▶ _Task_:
Take each line of the entries below that contains "placement" and copy it.
(Records for the exercise begins)
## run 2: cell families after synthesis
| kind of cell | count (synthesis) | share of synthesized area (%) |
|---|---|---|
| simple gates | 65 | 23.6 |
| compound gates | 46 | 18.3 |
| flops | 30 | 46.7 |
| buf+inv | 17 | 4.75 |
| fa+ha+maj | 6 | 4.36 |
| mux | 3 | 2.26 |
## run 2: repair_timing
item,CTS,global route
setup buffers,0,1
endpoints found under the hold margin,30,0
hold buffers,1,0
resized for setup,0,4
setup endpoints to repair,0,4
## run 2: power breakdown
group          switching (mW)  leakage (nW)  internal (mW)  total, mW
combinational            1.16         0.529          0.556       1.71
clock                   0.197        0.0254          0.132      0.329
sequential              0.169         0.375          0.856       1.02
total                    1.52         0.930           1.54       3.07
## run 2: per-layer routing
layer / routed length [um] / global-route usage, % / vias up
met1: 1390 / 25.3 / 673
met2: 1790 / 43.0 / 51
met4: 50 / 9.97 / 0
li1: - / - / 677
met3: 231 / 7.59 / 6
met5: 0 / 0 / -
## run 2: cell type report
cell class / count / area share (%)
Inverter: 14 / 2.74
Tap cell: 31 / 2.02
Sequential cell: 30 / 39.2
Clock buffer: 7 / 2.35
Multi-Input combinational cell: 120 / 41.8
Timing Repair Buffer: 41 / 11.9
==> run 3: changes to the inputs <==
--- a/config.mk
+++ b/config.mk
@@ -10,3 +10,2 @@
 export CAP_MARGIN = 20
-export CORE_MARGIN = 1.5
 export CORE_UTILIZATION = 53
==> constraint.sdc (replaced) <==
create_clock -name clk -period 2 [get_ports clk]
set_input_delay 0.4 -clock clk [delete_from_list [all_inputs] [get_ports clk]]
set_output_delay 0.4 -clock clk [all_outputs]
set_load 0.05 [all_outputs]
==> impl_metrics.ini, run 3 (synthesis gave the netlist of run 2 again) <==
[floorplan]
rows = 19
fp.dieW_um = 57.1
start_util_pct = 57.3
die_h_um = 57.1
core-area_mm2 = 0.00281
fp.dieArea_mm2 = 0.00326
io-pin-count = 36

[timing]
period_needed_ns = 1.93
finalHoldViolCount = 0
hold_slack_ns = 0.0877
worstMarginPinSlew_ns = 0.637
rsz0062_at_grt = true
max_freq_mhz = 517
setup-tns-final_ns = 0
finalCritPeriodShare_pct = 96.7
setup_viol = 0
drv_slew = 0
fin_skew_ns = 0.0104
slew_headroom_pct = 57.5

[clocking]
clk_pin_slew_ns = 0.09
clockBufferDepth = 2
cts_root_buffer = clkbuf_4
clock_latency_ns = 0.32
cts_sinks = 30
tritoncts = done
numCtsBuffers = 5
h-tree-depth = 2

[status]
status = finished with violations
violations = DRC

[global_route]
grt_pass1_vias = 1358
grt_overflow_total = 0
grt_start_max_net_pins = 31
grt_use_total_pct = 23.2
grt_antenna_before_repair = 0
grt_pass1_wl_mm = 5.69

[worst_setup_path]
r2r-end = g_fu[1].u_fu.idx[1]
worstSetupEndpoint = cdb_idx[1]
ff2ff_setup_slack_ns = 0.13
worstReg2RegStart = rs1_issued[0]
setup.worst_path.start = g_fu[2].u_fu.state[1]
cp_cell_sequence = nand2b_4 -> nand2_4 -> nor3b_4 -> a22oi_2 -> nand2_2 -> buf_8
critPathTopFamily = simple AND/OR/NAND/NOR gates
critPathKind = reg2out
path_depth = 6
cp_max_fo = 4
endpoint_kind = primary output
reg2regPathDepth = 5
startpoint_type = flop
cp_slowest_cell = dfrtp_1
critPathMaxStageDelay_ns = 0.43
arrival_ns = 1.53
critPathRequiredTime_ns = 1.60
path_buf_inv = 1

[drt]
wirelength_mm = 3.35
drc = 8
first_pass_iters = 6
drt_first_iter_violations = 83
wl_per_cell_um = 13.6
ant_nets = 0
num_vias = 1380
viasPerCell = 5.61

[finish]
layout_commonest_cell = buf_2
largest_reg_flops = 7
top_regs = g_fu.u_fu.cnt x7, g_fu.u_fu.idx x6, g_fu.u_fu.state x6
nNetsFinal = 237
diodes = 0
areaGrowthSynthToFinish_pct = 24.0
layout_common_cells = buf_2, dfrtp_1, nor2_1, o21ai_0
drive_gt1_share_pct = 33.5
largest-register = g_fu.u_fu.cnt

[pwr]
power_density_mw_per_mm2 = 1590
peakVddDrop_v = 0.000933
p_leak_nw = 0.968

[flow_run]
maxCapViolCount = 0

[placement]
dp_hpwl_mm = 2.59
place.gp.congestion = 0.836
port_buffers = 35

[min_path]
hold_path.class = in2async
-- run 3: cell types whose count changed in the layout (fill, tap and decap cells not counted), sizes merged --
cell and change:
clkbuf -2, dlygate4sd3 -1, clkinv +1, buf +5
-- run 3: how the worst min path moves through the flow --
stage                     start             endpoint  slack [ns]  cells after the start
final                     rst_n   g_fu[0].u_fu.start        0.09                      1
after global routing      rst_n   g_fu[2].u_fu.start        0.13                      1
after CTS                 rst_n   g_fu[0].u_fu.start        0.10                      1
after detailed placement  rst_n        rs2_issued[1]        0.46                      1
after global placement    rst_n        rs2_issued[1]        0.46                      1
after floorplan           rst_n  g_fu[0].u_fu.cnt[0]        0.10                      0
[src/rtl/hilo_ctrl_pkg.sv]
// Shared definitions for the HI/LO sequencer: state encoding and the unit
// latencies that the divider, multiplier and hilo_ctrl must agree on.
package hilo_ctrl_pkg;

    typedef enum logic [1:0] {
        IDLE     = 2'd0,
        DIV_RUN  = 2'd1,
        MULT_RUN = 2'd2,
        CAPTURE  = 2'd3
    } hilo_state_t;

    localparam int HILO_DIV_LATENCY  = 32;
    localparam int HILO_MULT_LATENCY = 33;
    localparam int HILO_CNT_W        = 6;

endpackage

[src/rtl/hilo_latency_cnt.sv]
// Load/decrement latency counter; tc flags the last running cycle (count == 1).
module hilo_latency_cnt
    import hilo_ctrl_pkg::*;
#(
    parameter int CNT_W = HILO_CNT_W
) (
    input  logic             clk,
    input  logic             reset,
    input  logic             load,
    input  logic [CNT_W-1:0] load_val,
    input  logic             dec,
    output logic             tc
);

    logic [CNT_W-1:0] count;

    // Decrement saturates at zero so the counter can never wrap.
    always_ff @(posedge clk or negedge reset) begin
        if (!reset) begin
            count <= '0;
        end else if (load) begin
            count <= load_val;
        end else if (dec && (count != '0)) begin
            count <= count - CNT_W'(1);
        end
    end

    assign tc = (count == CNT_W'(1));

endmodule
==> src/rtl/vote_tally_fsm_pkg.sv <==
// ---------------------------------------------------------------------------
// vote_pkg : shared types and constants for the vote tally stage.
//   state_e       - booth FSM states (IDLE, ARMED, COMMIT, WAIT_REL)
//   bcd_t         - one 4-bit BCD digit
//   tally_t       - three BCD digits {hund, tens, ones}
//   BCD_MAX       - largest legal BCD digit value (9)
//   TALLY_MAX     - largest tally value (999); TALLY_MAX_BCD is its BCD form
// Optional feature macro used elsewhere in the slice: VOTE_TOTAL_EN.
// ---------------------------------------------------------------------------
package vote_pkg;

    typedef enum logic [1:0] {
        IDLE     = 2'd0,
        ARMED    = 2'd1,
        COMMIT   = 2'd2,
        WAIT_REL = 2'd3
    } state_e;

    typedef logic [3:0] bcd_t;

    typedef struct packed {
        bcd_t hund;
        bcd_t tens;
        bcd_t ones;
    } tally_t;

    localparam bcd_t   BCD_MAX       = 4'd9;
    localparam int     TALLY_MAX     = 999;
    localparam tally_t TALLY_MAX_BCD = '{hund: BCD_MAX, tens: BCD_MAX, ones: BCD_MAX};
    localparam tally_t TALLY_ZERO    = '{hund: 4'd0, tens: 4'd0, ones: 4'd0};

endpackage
(Records for the exercise ends)
▶ _Written solution_:
[placement]
after detailed placement  rst_n        rs2_issued[1]        0.46                      1
after global placement    rst_n        rs2_issued[1]        0.46                      1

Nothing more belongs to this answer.